Identify all lines below that hold "carries" and collect them.

> _Exercise data_
• • • • • • •

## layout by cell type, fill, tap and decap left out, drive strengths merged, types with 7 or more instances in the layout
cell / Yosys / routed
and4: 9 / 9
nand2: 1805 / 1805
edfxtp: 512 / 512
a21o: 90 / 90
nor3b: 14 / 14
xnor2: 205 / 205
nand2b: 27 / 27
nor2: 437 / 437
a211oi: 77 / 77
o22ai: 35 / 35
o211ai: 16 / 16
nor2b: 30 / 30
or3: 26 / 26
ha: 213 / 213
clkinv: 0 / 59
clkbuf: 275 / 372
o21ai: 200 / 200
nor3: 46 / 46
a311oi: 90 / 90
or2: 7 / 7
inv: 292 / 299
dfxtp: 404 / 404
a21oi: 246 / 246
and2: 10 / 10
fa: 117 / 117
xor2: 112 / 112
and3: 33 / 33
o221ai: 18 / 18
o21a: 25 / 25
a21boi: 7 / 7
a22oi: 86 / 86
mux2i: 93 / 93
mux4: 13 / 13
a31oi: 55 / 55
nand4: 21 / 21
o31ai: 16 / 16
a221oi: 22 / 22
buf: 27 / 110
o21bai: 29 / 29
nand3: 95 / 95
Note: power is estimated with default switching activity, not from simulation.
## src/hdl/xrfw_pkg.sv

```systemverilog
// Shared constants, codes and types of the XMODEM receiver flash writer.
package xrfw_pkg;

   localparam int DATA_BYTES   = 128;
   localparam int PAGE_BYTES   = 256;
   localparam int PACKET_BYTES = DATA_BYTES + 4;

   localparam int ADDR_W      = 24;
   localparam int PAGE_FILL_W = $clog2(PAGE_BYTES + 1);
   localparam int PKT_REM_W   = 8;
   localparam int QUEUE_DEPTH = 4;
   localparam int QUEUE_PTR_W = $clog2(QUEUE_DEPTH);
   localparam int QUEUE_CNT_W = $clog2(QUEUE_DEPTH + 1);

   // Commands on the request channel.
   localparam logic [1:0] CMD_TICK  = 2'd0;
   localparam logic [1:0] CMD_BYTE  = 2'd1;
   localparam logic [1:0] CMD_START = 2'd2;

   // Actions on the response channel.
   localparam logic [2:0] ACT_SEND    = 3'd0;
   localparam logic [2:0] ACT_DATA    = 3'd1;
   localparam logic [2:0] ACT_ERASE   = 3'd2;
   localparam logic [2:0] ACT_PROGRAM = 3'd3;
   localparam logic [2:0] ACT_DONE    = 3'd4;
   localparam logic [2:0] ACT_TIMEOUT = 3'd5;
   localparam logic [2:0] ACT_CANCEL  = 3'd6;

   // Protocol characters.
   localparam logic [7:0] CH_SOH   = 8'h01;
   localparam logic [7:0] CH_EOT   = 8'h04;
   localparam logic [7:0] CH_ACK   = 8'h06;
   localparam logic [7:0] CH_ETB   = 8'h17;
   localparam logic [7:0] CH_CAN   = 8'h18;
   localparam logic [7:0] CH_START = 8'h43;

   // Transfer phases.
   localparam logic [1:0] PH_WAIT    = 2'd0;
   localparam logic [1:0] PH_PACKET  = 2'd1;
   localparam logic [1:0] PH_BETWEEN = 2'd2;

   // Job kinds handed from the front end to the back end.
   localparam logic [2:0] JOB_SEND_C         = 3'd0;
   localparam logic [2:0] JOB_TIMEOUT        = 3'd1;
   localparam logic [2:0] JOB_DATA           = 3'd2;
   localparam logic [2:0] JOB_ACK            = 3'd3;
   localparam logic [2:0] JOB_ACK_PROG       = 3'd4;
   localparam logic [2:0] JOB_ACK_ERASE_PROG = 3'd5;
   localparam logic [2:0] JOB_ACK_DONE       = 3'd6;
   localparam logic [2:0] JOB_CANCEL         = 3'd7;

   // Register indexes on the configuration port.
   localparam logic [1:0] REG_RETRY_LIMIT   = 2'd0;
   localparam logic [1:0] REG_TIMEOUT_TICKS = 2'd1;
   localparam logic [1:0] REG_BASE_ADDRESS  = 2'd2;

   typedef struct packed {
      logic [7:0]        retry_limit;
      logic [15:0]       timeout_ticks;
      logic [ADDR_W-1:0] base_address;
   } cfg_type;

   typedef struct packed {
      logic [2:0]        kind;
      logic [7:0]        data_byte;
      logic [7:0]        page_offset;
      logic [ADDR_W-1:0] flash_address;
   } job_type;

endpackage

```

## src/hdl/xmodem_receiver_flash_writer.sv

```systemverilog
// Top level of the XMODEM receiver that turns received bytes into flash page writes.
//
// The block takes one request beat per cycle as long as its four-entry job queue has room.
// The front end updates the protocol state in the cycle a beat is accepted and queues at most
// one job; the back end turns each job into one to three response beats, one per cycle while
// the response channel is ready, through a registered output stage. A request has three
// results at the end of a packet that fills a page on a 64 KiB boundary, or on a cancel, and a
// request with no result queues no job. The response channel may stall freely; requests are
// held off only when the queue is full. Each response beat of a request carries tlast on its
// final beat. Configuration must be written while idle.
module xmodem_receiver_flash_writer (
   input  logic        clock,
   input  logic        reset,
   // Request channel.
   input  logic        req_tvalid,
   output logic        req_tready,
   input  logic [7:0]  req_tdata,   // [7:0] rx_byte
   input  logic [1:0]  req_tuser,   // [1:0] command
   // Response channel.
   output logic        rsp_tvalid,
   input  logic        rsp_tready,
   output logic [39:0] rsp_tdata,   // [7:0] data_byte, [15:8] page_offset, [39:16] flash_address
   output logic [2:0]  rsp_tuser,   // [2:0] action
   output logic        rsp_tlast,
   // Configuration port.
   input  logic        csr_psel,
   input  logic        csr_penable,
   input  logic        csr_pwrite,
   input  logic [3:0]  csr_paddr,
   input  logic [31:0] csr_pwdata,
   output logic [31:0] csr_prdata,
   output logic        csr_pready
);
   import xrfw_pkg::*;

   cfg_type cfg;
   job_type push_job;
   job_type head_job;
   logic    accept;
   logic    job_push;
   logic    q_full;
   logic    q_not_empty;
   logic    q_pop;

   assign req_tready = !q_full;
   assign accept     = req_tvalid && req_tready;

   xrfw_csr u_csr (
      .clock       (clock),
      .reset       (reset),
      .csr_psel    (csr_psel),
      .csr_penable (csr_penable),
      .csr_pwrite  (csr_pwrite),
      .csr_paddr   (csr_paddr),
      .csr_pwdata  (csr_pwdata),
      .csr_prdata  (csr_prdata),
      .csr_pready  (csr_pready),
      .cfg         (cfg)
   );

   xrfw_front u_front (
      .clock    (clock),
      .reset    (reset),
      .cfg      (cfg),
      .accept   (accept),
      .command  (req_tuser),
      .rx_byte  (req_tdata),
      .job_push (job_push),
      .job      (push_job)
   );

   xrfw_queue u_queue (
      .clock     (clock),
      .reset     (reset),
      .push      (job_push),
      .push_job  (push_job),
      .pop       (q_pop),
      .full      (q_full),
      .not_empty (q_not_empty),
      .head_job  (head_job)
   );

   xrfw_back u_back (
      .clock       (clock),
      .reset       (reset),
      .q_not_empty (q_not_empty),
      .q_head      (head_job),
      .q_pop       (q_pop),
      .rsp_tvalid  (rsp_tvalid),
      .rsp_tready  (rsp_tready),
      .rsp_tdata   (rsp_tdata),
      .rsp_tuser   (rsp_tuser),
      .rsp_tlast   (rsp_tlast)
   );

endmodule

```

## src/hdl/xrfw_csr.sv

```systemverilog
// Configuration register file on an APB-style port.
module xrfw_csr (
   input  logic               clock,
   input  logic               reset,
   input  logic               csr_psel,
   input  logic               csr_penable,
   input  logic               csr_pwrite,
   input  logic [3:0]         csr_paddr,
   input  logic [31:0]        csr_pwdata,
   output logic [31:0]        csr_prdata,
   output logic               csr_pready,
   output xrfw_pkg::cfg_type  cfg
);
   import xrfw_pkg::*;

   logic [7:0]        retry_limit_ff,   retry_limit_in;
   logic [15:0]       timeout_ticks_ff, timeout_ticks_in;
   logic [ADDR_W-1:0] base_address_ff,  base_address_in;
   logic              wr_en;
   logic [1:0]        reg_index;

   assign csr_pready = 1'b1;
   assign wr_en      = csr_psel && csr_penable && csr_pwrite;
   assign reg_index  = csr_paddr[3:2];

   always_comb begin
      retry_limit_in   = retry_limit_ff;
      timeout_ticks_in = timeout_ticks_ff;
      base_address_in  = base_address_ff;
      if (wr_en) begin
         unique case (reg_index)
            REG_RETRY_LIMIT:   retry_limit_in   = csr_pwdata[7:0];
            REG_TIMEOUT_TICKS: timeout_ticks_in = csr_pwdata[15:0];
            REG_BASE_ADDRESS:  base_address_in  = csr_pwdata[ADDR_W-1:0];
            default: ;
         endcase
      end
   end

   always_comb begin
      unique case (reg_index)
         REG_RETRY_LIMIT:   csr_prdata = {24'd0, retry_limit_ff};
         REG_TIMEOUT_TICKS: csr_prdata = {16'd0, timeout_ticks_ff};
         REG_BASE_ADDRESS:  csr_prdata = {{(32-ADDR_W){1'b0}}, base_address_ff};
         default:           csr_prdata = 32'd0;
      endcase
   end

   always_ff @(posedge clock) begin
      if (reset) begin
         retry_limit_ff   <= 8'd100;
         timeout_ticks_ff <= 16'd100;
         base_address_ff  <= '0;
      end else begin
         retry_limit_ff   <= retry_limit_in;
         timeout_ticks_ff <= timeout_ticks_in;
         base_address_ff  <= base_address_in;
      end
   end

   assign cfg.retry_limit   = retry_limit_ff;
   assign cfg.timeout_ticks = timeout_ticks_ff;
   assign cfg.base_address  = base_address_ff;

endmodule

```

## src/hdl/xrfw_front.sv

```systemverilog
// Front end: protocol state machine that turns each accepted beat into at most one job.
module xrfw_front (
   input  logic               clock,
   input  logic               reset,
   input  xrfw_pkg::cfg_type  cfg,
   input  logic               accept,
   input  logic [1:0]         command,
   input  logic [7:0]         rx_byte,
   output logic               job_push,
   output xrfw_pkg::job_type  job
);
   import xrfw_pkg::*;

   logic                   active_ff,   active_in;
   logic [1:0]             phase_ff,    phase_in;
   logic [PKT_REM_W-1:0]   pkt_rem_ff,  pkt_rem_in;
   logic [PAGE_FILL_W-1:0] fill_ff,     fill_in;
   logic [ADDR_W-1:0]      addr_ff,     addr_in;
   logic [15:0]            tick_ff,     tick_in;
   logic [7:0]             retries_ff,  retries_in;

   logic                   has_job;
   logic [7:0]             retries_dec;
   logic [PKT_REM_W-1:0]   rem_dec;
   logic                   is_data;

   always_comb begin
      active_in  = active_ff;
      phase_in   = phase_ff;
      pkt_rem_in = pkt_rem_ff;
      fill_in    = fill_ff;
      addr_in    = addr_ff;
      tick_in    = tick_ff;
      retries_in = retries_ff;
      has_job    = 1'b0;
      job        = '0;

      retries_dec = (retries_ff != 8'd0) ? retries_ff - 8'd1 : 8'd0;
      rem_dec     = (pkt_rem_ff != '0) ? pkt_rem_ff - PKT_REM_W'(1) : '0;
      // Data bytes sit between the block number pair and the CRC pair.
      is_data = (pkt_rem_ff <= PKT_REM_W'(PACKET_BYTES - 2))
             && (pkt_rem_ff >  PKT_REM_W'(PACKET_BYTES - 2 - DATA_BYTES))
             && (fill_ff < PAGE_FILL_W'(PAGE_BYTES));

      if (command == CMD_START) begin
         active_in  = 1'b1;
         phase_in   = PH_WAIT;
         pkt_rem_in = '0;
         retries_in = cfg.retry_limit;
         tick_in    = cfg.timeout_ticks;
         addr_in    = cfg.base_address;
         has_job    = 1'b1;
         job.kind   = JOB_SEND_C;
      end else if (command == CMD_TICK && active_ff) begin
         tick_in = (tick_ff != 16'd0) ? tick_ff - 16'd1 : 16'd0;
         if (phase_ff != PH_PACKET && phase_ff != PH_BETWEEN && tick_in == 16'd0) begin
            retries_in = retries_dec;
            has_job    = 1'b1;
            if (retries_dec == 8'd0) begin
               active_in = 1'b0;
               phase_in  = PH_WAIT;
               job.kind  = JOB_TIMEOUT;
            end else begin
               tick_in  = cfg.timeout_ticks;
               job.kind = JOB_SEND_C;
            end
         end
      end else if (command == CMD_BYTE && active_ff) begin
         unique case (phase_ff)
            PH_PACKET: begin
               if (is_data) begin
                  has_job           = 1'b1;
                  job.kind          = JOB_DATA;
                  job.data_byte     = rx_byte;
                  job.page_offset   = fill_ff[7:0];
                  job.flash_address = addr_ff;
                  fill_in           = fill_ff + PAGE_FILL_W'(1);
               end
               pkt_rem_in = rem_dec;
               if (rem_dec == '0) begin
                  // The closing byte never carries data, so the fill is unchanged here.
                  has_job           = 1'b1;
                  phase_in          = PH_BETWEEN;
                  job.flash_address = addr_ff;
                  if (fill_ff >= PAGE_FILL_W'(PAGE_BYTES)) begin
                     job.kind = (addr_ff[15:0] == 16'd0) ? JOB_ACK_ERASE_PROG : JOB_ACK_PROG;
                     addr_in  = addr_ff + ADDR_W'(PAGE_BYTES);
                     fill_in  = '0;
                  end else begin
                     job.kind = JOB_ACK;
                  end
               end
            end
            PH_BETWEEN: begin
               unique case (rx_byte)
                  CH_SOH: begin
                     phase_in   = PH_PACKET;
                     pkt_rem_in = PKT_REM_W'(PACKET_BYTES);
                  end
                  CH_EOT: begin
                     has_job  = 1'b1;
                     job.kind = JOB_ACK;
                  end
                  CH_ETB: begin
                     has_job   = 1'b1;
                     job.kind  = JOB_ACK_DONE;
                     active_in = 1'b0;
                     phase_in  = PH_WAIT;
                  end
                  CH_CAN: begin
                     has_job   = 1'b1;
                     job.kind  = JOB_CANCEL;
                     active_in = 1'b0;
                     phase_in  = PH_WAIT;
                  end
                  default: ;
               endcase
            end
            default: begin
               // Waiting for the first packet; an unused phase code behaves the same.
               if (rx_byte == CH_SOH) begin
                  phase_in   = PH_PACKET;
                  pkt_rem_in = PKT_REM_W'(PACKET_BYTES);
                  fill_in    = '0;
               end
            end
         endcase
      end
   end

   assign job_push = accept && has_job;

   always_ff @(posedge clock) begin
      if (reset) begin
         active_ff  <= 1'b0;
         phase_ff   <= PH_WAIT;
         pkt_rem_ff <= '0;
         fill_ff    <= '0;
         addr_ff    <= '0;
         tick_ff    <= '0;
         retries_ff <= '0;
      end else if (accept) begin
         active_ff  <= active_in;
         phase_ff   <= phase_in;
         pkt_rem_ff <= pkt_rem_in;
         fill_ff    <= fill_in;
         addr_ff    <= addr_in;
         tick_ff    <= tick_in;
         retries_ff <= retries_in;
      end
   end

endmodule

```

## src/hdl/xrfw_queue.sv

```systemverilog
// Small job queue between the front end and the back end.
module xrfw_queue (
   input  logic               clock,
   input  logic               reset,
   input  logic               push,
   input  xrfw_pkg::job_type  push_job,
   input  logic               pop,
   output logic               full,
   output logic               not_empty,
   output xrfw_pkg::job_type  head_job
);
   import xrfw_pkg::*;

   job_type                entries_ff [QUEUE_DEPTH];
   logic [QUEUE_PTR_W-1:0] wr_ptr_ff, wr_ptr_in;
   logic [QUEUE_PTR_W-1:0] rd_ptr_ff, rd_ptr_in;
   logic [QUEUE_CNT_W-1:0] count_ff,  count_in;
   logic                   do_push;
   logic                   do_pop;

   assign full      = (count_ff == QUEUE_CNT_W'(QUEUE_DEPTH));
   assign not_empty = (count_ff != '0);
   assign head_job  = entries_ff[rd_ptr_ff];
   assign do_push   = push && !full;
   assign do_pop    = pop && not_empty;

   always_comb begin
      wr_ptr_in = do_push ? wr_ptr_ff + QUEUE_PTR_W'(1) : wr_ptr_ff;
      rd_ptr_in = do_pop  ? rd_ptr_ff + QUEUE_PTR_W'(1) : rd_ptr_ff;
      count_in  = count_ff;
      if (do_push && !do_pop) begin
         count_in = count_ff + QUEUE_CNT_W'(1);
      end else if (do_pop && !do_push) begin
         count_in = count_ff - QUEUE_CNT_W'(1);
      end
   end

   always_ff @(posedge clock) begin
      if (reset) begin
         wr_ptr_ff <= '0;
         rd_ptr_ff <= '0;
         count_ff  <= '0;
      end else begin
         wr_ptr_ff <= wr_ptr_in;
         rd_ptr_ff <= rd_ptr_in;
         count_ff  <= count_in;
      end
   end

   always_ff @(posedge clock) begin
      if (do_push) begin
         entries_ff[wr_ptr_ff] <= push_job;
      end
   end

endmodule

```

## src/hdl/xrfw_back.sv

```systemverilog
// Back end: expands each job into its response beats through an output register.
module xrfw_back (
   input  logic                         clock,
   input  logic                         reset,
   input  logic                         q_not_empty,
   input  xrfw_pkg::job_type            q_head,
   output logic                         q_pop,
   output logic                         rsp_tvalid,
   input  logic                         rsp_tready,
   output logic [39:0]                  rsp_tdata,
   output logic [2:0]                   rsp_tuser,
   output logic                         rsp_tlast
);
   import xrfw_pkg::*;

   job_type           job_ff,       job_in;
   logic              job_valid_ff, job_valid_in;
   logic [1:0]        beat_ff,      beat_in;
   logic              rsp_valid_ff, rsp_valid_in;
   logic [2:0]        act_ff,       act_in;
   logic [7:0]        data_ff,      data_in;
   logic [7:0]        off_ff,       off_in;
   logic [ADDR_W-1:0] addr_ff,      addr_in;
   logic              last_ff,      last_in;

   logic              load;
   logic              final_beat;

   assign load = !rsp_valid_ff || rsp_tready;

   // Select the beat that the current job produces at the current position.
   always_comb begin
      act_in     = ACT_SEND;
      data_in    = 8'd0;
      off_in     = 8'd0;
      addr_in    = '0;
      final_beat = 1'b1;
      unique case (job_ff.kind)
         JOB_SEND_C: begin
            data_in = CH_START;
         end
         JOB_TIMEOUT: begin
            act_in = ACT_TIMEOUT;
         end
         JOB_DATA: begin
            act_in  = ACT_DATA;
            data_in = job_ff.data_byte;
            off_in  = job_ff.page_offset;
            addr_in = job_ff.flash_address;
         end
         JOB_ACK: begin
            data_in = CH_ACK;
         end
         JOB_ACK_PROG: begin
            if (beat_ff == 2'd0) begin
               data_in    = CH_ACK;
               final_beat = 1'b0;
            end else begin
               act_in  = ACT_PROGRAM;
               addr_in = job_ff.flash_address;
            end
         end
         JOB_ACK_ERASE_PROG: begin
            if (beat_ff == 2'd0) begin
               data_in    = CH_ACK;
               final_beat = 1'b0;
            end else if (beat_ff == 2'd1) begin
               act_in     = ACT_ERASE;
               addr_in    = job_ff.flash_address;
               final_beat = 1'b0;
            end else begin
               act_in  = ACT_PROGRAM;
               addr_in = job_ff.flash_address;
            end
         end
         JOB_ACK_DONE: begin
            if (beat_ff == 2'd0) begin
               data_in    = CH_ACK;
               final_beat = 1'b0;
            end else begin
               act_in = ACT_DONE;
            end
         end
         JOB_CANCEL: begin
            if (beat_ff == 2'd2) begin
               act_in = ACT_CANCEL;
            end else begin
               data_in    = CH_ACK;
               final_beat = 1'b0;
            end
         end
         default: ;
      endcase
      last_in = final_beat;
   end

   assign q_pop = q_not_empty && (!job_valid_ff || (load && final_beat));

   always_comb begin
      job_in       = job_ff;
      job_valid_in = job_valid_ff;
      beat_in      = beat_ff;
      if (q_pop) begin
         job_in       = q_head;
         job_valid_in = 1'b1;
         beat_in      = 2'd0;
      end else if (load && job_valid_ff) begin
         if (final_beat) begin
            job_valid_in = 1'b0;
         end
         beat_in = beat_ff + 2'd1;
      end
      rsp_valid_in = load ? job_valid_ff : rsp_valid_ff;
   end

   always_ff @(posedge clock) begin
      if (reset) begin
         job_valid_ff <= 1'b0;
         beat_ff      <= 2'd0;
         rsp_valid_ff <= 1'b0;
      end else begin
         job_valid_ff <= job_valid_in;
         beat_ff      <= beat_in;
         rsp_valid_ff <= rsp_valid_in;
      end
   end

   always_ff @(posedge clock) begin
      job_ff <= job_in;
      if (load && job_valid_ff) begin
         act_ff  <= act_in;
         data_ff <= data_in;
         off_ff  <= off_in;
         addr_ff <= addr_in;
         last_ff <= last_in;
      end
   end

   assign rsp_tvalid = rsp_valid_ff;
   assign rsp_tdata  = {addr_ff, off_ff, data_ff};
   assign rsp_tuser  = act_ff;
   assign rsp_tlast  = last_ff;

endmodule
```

• • • • • • •

> _Exercise answer_
// held off only when the queue is full. Each response beat of a request carries tlast on its
                  // The closing byte never carries data, so the fill is unchanged here.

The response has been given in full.